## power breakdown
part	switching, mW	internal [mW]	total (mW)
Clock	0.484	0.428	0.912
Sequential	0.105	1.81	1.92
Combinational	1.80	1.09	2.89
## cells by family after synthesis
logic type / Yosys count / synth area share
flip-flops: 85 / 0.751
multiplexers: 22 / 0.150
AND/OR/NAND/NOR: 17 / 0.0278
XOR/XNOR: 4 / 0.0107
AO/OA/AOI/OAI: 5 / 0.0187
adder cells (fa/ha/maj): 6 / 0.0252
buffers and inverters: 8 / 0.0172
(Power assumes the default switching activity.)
[src/lzwd_parser.sv]
`timescale 1ns / 1ps
// Front end: takes compressed words, tracks flag bits and the byte budget,
// and turns each literal or completed match into a command. Uses lzwd_pkg.
module lzwd_parser (
    input  logic                       aclk,
    input  logic                       aresetn,
    input  logic                       cfg_valid,
    output logic                       cfg_ready,
    input  logic [31:0]                cfg_data,
    input  logic                       in_valid,
    output logic                       in_ready,
    input  logic [7:0]                 in_byte,
    input  logic                       in_start,
    output lzwd_pkg::qctl_t            push,
    input  logic                       push_ready,
    output lzwd_pkg::cmd_t             push_cmd
);

    logic [lzwd_pkg::CNT_W-1:0] total_reg;
    logic [lzwd_pkg::CNT_W-1:0] rem_reg, rem_next, rem_eff;
    lzwd_pkg::phase_t           phase_reg, phase_next, phase_eff;
    logic [7:0]                 flags_reg, flags_next, flags_eff;
    logic [3:0]                 left_reg, left_next, left_eff, left_dec;
    logic [7:0]                 first_reg, first_next;
    logic [lzwd_pkg::LEN_W-1:0] match_len, match_cnt;
    logic                       accept;

    assign cfg_ready = 1'b1;
    assign in_ready  = push_ready;
    assign accept    = in_valid && push_ready;

    always_comb begin
        rem_eff   = in_start ? total_reg : rem_reg;
        phase_eff = in_start ? lzwd_pkg::PH_FLAG : phase_reg;
        flags_eff = in_start ? 8'd0 : flags_reg;
        left_eff  = in_start ? 4'd0 : left_reg;
        left_dec  = left_eff - 4'd1;

        match_len = {1'b0, first_reg[3:0] & lzwd_pkg::LEN_MASK[3:0]}
                    + lzwd_pkg::LEN_W'(lzwd_pkg::MIN_MATCH);
        if (lzwd_pkg::CNT_W'(match_len) > rem_eff)
            match_cnt = rem_eff[lzwd_pkg::LEN_W-1:0];
        else
            match_cnt = match_len;

        rem_next   = rem_eff;
        phase_next = phase_eff;
        flags_next = flags_eff;
        left_next  = left_eff;
        first_next = first_reg;
        push.valid = 1'b0;
        push.ready = push_ready;
        push_cmd   = '0;

        if (rem_eff != '0) begin
            unique case (phase_eff)
                lzwd_pkg::PH_TOKEN: begin
                    if (!flags_eff[7]) begin
                        push.valid        = 1'b1;
                        push_cmd.is_match = 1'b0;
                        push_cmd.arg      = {4'd0, in_byte};
                        push_cmd.count    = lzwd_pkg::LEN_W'(1);
                        push_cmd.done     = (rem_eff == lzwd_pkg::CNT_W'(1));
                        rem_next          = rem_eff - lzwd_pkg::CNT_W'(1);
                        flags_next        = {flags_eff[6:0], 1'b0};
                        left_next         = left_dec;
                        phase_next        = (left_dec == 4'd0) ? lzwd_pkg::PH_FLAG
                                                               : lzwd_pkg::PH_TOKEN;
                    end else begin
                        first_next = in_byte;
                        phase_next = lzwd_pkg::PH_MATCH2;
                    end
                end
                lzwd_pkg::PH_MATCH2: begin
                    push.valid        = 1'b1;
                    push_cmd.is_match = 1'b1;
                    push_cmd.arg      = {first_reg[7:4] & lzwd_pkg::OFFS_MASK[7:4], in_byte};
                    push_cmd.count    = match_cnt;
                    rem_next          = rem_eff - lzwd_pkg::CNT_W'(match_cnt);
                    push_cmd.done     = (rem_next == '0);
                    flags_next        = {flags_eff[6:0], 1'b0};
                    left_next         = left_dec;
                    phase_next        = (left_dec == 4'd0) ? lzwd_pkg::PH_FLAG
                                                           : lzwd_pkg::PH_TOKEN;
                end
                default: begin
                    // A flag word; the unused phase code is treated the same way.
                    flags_next = in_byte;
                    left_next  = 4'(lzwd_pkg::FLAG_TOKENS);
                    phase_next = lzwd_pkg::PH_TOKEN;
                end
            endcase
        end
        if (!accept)
            push.valid = 1'b0;
    end

    always_ff @(posedge aclk) begin
        if (!aresetn) begin
            total_reg <= '0;
            rem_reg   <= '0;
            phase_reg <= lzwd_pkg::PH_FLAG;
            flags_reg <= '0;
            left_reg  <= '0;
            first_reg <= '0;
        end else begin
            if (cfg_valid)
                total_reg <= cfg_data;
            if (accept) begin
                rem_reg   <= rem_next;
                phase_reg <= phase_next;
                flags_reg <= flags_next;
                left_reg  <= left_next;
                first_reg <= first_next;
            end
        end
    end

endmodule

[config.mk]
export PLATFORM = sky130hd
export DESIGN_NAME = lzwd_parser
export DESIGN_NICKNAME = d
export VERILOG_FILES = /design/src/lzwd_pkg.sv /design/src/lzwd_parser.sv
export SDC_FILE = /design/constraint.sdc
export NUM_CORES = 1
export LEC_CHECK = 0
export BUFFER_PORTS_ARGS = -buffer_cell sky130_fd_sc_hd__buf_2
export CAP_MARGIN = 20
export CORE_ASPECT_RATIO = 1.75
export CORE_MARGIN = 2
export CORE_UTILIZATION = 35
export CTS_BUF_LIST = sky130_fd_sc_hd__clkbuf_16
export DETAILED_ROUTE_END_ITERATION = 10
export PLACE_DENSITY = 0.48
export SLEW_MARGIN = 20
export SYNTH_ARGS = -nofsm -noshare
export SYNTH_HDL_FRONTEND = slang
export SYNTH_SLANG_ARGS = --single-unit
[constraint.sdc]
create_clock -name aclk -period 16.25 [get_ports aclk]
set_clock_uncertainty 0.05 [all_clocks]
set_input_delay 3.25 -clock aclk [delete_from_list [all_inputs] [get_ports aclk]]
set_output_delay 3.25 -clock aclk [all_outputs]
set_load 0.005 [all_outputs]
==> src/hdl/lpg_pkg.sv <==
// ============================================================================
// Line pixel generator package
// Request and result types, and the line kind codes shared by the design.
// ============================================================================
`default_nettype none

package lpg_pkg;

    // One request: a line load (mode 0) or a request for the next pixel (mode 1).
    typedef struct packed {
        logic       mode;
        logic [6:0] x_start;
        logic [5:0] y_start;
        logic [6:0] x_end;
        logic [5:0] y_end;
        logic       style;
    } t_req;

    // One emitted pixel.
    typedef struct packed {
        logic [6:0] pixel_x;
        logic [5:0] pixel_y;
        logic       pixel_on;
        logic       last_pixel;
    } t_res;

    localparam logic MODE_LOAD = 1'b0;
    localparam logic MODE_STEP = 1'b1;

    // Kind of the line being drawn; idle when no run is active.
    typedef enum logic [2:0] {
        KIND_IDLE = 3'd0,
        KIND_VERT = 3'd1,
        KIND_HORZ = 3'd2,
        KIND_XMAJ = 3'd3,
        KIND_YMAJ = 3'd4
    } t_kind;

endpackage

`default_nettype wire

==> src/hdl/lpg_engine.sv <==
// ============================================================================
// Line pixel generator engine
// Holds the line state, loads new lines and makes one Bresenham step per
// registered pixel request, writing the pixel into the result register.
// ============================================================================
`default_nettype none

module lpg_engine
    import lpg_pkg::*;
#(
    parameter int SCREEN_WIDTH  = 102,
    parameter int SCREEN_HEIGHT = 64
) (
    input  wire logic i_clk,
    input  wire logic i_rst_n,
    input  wire logic i_req_vld,
    input  wire t_req i_req,
    output logic      o_res_vld,
    output t_res      o_res
);

    localparam logic [6:0] XMAX = 7'(SCREEN_WIDTH - 1);
    localparam logic [5:0] YMAX = 6'(SCREEN_HEIGHT - 1);

    // Line state.
    logic [6:0]        r_cur_x, n_cur_x, r_tgt_x, n_tgt_x, r_dx, n_dx;
    logic [5:0]        r_cur_y, n_cur_y, r_tgt_y, n_tgt_y, r_dy, n_dy;
    logic signed [9:0] r_err, n_err;
    logic              r_sxn, n_sxn, r_syn, n_syn, r_style, n_style;
    t_kind             r_kind, n_kind;
    logic              r_res_vld, n_res_vld;
    t_res              r_res, n_res;

    // Clamped endpoints and load-time values.
    logic [6:0]        x1, x2, ld_dx;
    logic [5:0]        y1, y2, ld_dy;
    logic              ld_sxn, ld_syn;
    logic signed [9:0] ld_err_x, ld_err_y;

    // Step-time values.
    logic [6:0]        stp_x;
    logic [5:0]        stp_y;
    logic signed [9:0] e_dx2, e_dy2;

    assign x1 = (i_req.x_start > XMAX) ? XMAX : i_req.x_start;
    assign x2 = (i_req.x_end   > XMAX) ? XMAX : i_req.x_end;
    assign y1 = (i_req.y_start > YMAX) ? YMAX : i_req.y_start;
    assign y2 = (i_req.y_end   > YMAX) ? YMAX : i_req.y_end;

    assign ld_sxn = x1 > x2;
    assign ld_syn = y1 > y2;
    assign ld_dx  = ld_sxn ? (x1 - x2) : (x2 - x1);
    assign ld_dy  = ld_syn ? (y1 - y2) : (y2 - y1);

    assign ld_err_x = signed'({3'b000, ld_dy, 1'b0}) - signed'({3'b000, ld_dx});
    assign ld_err_y = signed'({2'b00, ld_dx, 1'b0}) - signed'({4'b0000, ld_dy});

    assign e_dx2 = signed'({2'b00, r_dx, 1'b0});
    assign e_dy2 = signed'({3'b000, r_dy, 1'b0});
    assign stp_x = r_sxn ? (r_cur_x - 7'd1) : (r_cur_x + 7'd1);
    assign stp_y = r_syn ? (r_cur_y - 6'd1) : (r_cur_y + 6'd1);

    always_comb begin
        n_cur_x   = r_cur_x;
        n_cur_y   = r_cur_y;
        n_tgt_x   = r_tgt_x;
        n_tgt_y   = r_tgt_y;
        n_dx      = r_dx;
        n_dy      = r_dy;
        n_err     = r_err;
        n_sxn     = r_sxn;
        n_syn     = r_syn;
        n_style   = r_style;
        n_kind    = r_kind;
        n_res_vld = 1'b0;
        n_res.pixel_x    = r_cur_x;
        n_res.pixel_y    = r_cur_y;
        n_res.pixel_on   = r_style;
        n_res.last_pixel = 1'b0;

        if (i_req_vld && i_req.mode == MODE_LOAD) begin
            n_style = i_req.style;
            n_sxn   = ld_sxn;
            n_syn   = ld_syn;
            n_dx    = ld_dx;
            n_dy    = ld_dy;
            if (x1 == x2) begin
                n_kind  = KIND_VERT;
                n_cur_x = x1;
                n_tgt_x = x1;
                n_cur_y = ld_syn ? y2 : y1;
                n_tgt_y = ld_syn ? y1 : y2;
                n_err   = '0;
            end else if (y1 == y2) begin
                n_kind  = KIND_HORZ;
                n_cur_y = y1;
                n_tgt_y = y1;
                n_cur_x = ld_sxn ? x2 : x1;
                n_tgt_x = ld_sxn ? x1 : x2;
                n_err   = '0;
            end else begin
                n_cur_x = x1;
                n_cur_y = y1;
                n_tgt_x = x2;
                n_tgt_y = y2;
                if (ld_dx >= {1'b0, ld_dy}) begin
                    n_kind = KIND_XMAJ;
                    n_err  = ld_err_x;
                end else begin
                    n_kind = KIND_YMAJ;
                    n_err  = ld_err_y;
                end
            end
        end else if (i_req_vld && i_req.mode == MODE_STEP) begin
            case (r_kind)
                KIND_VERT: begin
                    n_res_vld = 1'b1;
                    if (r_cur_y == r_tgt_y) begin
                        n_res.last_pixel = 1'b1;
                    end else begin
                        n_cur_y = r_cur_y + 6'd1;
                    end
                end
                KIND_HORZ: begin
                    n_res_vld = 1'b1;
                    if (r_cur_x == r_tgt_x) begin
                        n_res.last_pixel = 1'b1;
                    end else begin
                        n_cur_x = r_cur_x + 7'd1;
                    end
                end
                KIND_XMAJ: begin
                    n_res_vld = 1'b1;
                    if (r_err < 0) begin
                        n_err = r_err + e_dy2;
                    end else begin
                        n_err   = r_err + e_dy2 - e_dx2;
                        n_cur_y = stp_y;
                    end
                    n_cur_x = stp_x;
                    n_res.last_pixel = (stp_x == r_tgt_x);
                end
                KIND_YMAJ: begin
                    n_res_vld = 1'b1;
                    if (r_err < 0) begin
                        n_err = r_err + e_dx2;
                    end else begin
                        n_err   = r_err + e_dx2 - e_dy2;
                        n_cur_x = stp_x;
                    end
                    n_cur_y = stp_y;
                    n_res.last_pixel = (stp_y == r_tgt_y);
                end
                default: begin
                    n_res_vld = 1'b0;
                end
            endcase
            if (n_res.last_pixel) begin
                n_kind = KIND_IDLE;
            end
        end
    end

    always_ff @(posedge i_clk) begin
        if (!i_rst_n) begin
            r_kind    <= KIND_IDLE;
            r_res_vld <= 1'b0;
        end else begin
            r_kind    <= n_kind;
            r_res_vld <= n_res_vld;
        end
        r_cur_x <= n_cur_x;
        r_cur_y <= n_cur_y;
        r_tgt_x <= n_tgt_x;
        r_tgt_y <= n_tgt_y;
        r_dx    <= n_dx;
        r_dy    <= n_dy;
        r_err   <= n_err;
        r_sxn   <= n_sxn;
        r_syn   <= n_syn;
        r_style <= n_style;
        r_res   <= n_res;
    end

    assign o_res_vld = r_res_vld;
    assign o_res     = r_res;

    // A pixel only follows a registered pixel request.
    a_res_from_step: assert property (@(posedge i_clk) disable iff (!i_rst_n)
        r_res_vld |-> $past(i_req_vld && i_req.mode == MODE_STEP))
        else $error("pixel emitted without a pixel request");

    // A load never produces a pixel.
    a_load_silent: assert property (@(posedge i_clk) disable iff (!i_rst_n)
        (i_req_vld && i_req.mode == MODE_LOAD) |=> !r_res_vld)
        else $error("pixel emitted for a line load");

    // The last pixel of a run leaves the engine idle.
    a_last_idles: assert property (@(posedge i_clk) disable iff (!i_rst_n)
        (r_res_vld && r_res.last_pixel) |-> r_kind == KIND_IDLE)
        else $error("engine still active after the last pixel");

    // Emitted pixels lie on the screen.
    a_on_screen: assert property (@(posedge i_clk) disable iff (!i_rst_n)
        r_res_vld |-> (r_res.pixel_x <= XMAX && r_res.pixel_y <= YMAX))
        else $error("pixel outside the screen");

endmodule

`default_nettype wire

==> src/hdl/line_pixel_generator_unit.sv <==
// ============================================================================
// Line pixel generator unit
// Bresenham line rasterizer for a small monochrome display.
// ============================================================================
// A request with mode 0 loads a line: both endpoints are clamped to the
// screen, the style bit is latched, and nothing is emitted. Each later
// request with mode 1 emits one pixel of that line on o_res, marked by a
// single-cycle o_res_valid strobe, with last_pixel set on the final pixel;
// a pixel request while no line is active is dropped. Vertical and
// horizontal lines cover both endpoints in ascending order, whilst sloped
// lines run from the start point and stop one pixel short of the end point.
// A request is taken on every cycle that start is high: busy never rises,
// since each request is handled in one pass through the stepping logic
// between the request register and the result register. The pixel for a
// request passes through the request register and then the result register,
// so results come back in request order at up to one per cycle. The
// receiver cannot stall, so it must capture every strobed result when it
// appears.
// ============================================================================
`default_nettype none

module line_pixel_generator_unit
    import lpg_pkg::*;
#(
    parameter int SCREEN_WIDTH  = 102,
    parameter int SCREEN_HEIGHT = 64
) (
    input  wire logic i_clk,
    input  wire logic i_rst_n,
    input  wire logic start,
    output logic      busy,
    input  wire t_req i_req,
    output logic      o_res_valid,
    output t_res      o_res
);

    // Request register: holds the accepted request for the engine.
    logic r_req_vld;
    t_req r_req;

    assign busy = 1'b0;

    always_ff @(posedge i_clk) begin
        if (!i_rst_n) begin
            r_req_vld <= 1'b0;
        end else begin
            r_req_vld <= start && !busy;
        end
        if (start && !busy) begin
            r_req <= i_req;
        end
    end

    // The engine updates the line state and registers the emitted pixel.
    lpg_engine #(
        .SCREEN_WIDTH  (SCREEN_WIDTH),
        .SCREEN_HEIGHT (SCREEN_HEIGHT)
    ) u_engine (
        .i_clk     (i_clk),
        .i_rst_n   (i_rst_n),
        .i_req_vld (r_req_vld),
        .i_req     (r_req),
        .o_res_vld (o_res_valid),
        .o_res     (o_res)
    );

endmodule

`default_nettype wire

* **INSTRUCTIONS TO FOLLOW**
Take every line above carrying "aresetn" and return it.

* **ANSWER BOX**
    input  logic                       aresetn,
        if (!aresetn) begin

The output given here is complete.